Booth Id:
EGCH046
Category:
Energy: Chemical
Year:
2017
Finalist Names:
Armstrong, Ryan
Abstract:
There is a growing problem of critical failure in many commercially manufactured Li-ion batteries today due to gas evolution. To determine a safer composition of Li-ion batteries for public consumption, this project set out to understand the reaction between LiNiMnCoO2-based electrodes and carbonate-based electrolytes, specifically ethylene carbonate (EC) and Dimethyl carbonate (DMC).

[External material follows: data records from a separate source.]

Context: an optimization exercise on an open-source flow, tuned for small area and a short achievable clock period. The choices shown serve that exercise and are no tape-out recipe. Where RTL was checked, it was by simulation tests only, not by an equivalence proof against the original. No functional check of the RTL was part of run 1. Power is estimated from default activity; no workload was simulated.

==> design.v <==
module relu_pool2x2 #(
    parameter int DATA_W = 32,
    parameter int MAX_W  = 64,
    parameter int CNT_W  = 10
) (
    input  logic              clk,
    input  logic              rst,
    input  logic              clear,
    input  logic [CNT_W-1:0]  map_w,
    input  logic [CNT_W-1:0]  map_h,
    input  logic              conv_ack,
    input  logic [DATA_W-1:0] conv_r,
    input  logic [DATA_W-1:0] conv_g,
    input  logic [DATA_W-1:0] conv_b,
    output logic [DATA_W-1:0] pool_out,
    output logic              pool_valid,
    output logic              frame_done,
    output logic              cfg_err
);
    localparam int VW = DATA_W - 1;    
    logic [4:0]    wcfg;       
    logic [8:0]    hcfg;       
    logic          w2;         
    logic [4:0]    sec;        
    logic [4:0]    cpair;      
    logic          codd;       
    logic [8:0]    rpair;      
    logic          rodd;       
    logic          gh;         
    logic          gt_tail;    
    logic          take;
    logic          cpair_last;
    logic          rpair_last;
    logic          shift;
    logic          cfg_bad;
    assign take       = conv_ack & ~clear & ~cfg_err;
    assign cpair_last = (cpair == wcfg);
    assign rpair_last = (rpair == hcfg);
    assign shift      = take & ~codd;
    assign cfg_bad  = map_w[0] | map_h[0]
                    | (map_w < CNT_W'(2)) | (map_h < CNT_W'(2))
                    | (map_w > CNT_W'(MAX_W));
    logic [VW-1:0] head;
    logic [VW-1:0] tail;
    logic [VW-1:0] q1  [1];
    logic [VW-1:0] q2  [2];
    logic [VW-1:0] q4  [4];
    logic [VW-1:0] q8  [8];
    logic [VW-1:0] q15 [15];
    logic [VW-1:0] m1, m2, m4, m8, m15;
    logic [VW-1:0] res;
    assign m1  = sec[0] ? q1[0]   : head;
    assign m2  = sec[1] ? q2[1]   : m1;
    assign m4  = sec[2] ? q4[3]   : m2;
    assign m8  = sec[3] ? q8[7]   : m4;
    assign m15 = sec[4] ? q15[14] : m8;
    always_ff @(posedge clk) begin
        if (take) head <= res;
    end
    always_ff @(posedge clk) begin
        if (shift) begin
            q1[0] <= head;
            q2[0] <= m1;
            q2[1] <= q2[0];
            q4[0] <= m2;
            for (int i = 1; i < 4; i++) q4[i] <= q4[i-1];
            q8[0] <= m4;
            for (int i = 1; i < 8; i++) q8[i] <= q8[i-1];
            q15[0] <= m8;
            for (int i = 1; i < 15; i++) q15[i] <= q15[i-1];
            tail <= m15;
        end
    end
    logic [VW-1:0] x;
    assign x = ({VW{gh}} & head) | ({VW{gt_tail}} & tail);
    logic [31:0] ru, gu, bu, k1, c1;
    logic [32:0] k2, c2, a1, b1, xn;
    logic [33:0] u, v;
    logic        gt;
    logic        sat;
    assign ru = {~conv_r[DATA_W-1], conv_r[DATA_W-2:0]};
    assign gu = {~conv_g[DATA_W-1], conv_g[DATA_W-2:0]};
    assign bu = {~conv_b[DATA_W-1], conv_b[DATA_W-2:0]};
    assign k1 = ru ^ gu ^ bu;
    assign c1 = (ru & gu) | (ru & bu) | (gu & bu);
    assign u  = {2'b00, k1} + {1'b0, c1, 1'b0};
    assign a1 = {1'b0, k1};
    assign b1 = {c1, 1'b0};
    assign xn = {2'b00, ~x};
    assign k2 = a1 ^ b1 ^ xn;
    assign c2 = (a1 & b1) | (a1 & xn) | (b1 & xn);
    assign v  = {1'b0, k2} + {c2, 1'b0};
    assign gt  = v[33];
    assign sat = u[33];
    assign res = gt ? (u[VW-1:0] | {VW{sat}}) : x;
    assign pool_out = {1'b0, head};
    logic [4:0] wnew;
    logic [4:0] snew;
    assign wnew = map_w[5:1] - 5'd1;
    assign snew = (wnew - 5'd1 >= 5'd15) ? {1'b1, 4'(wnew - 5'd16)} : {1'b0, 4'(wnew - 5'd1)};
    always_ff @(posedge clk) begin
        if (clear) begin
            wcfg <= wnew;
            hcfg <= map_h[9:1] - 9'd1;
            w2   <= (wnew == 5'd0);
            sec  <= snew;
        end
    end
    always_ff @(posedge clk or posedge rst) begin
        if (rst) begin
            cfg_err <= 1'b1;
        end else if (clear) begin
            cfg_err <= cfg_bad;
        end
    end
    logic codd_n, rodd_n;
    always_comb begin
        codd_n = codd;
        rodd_n = rodd;
        if (clear) begin
            codd_n = 1'b0;
            rodd_n = 1'b0;
        end else if (take) begin
            codd_n = ~codd;
            if (codd && cpair_last) rodd_n = ~rodd;
        end
    end
    always_ff @(posedge clk or posedge rst) begin
        if (rst) begin
            codd    <= 1'b0;
            rodd    <= 1'b0;
            gh      <= 1'b0;
            gt_tail <= 1'b0;
        end else begin
            codd    <= codd_n;
            rodd    <= rodd_n;
            gh      <= codd_n | (rodd_n & w2);
            gt_tail <= ~codd_n & rodd_n & ~w2;
        end
    end
    always_ff @(posedge clk or posedge rst) begin
        if (rst) begin
            cpair <= '0;
            rpair <= '0;
        end else if (clear) begin
            cpair <= '0;
            rpair <= '0;
        end else if (take && codd) begin
            if (cpair_last) begin
                cpair <= '0;
                if (rodd) rpair <= rpair_last ? '0 : rpair + 9'd1;
            end else begin
                cpair <= cpair + 5'd1;
            end
        end
    end
    always_ff @(posedge clk or posedge rst) begin
        if (rst) begin
            pool_valid <= 1'b0;
            frame_done <= 1'b0;
        end else begin
            pool_valid <= take & codd & rodd;
            frame_done <= take & codd & rodd & cpair_last & rpair_last;
        end
    end
endmodule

NMC electrodes of varying composition were cut into coin cells and placed with varying volumes of 3:7 EC/DMC electrolyte mixtures in a pouch, where the Archimedes Buoyancy method was used to determine the amount of gas generated after the pouch’s exposure to either room temperature or heat after a period of time ranging from hours to days. The ethylene carbonate reacted more strongly than the DMC with the NMC electrodes resulting in significant gas production in contact with some of the cathodes investigated. This is significant because the test demonstrates that the EC ring structure is more reactive and unstable than the linear structure of the DMC, pointing towards the creation of potentially catastrophic reactions in Li-ion batteries. While more tests are being done to determine the rate of the reaction as well as composition of the gases being generated, this research will ultimately lead to a better understanding for the production of safer and more efficient batteries for the commercial market.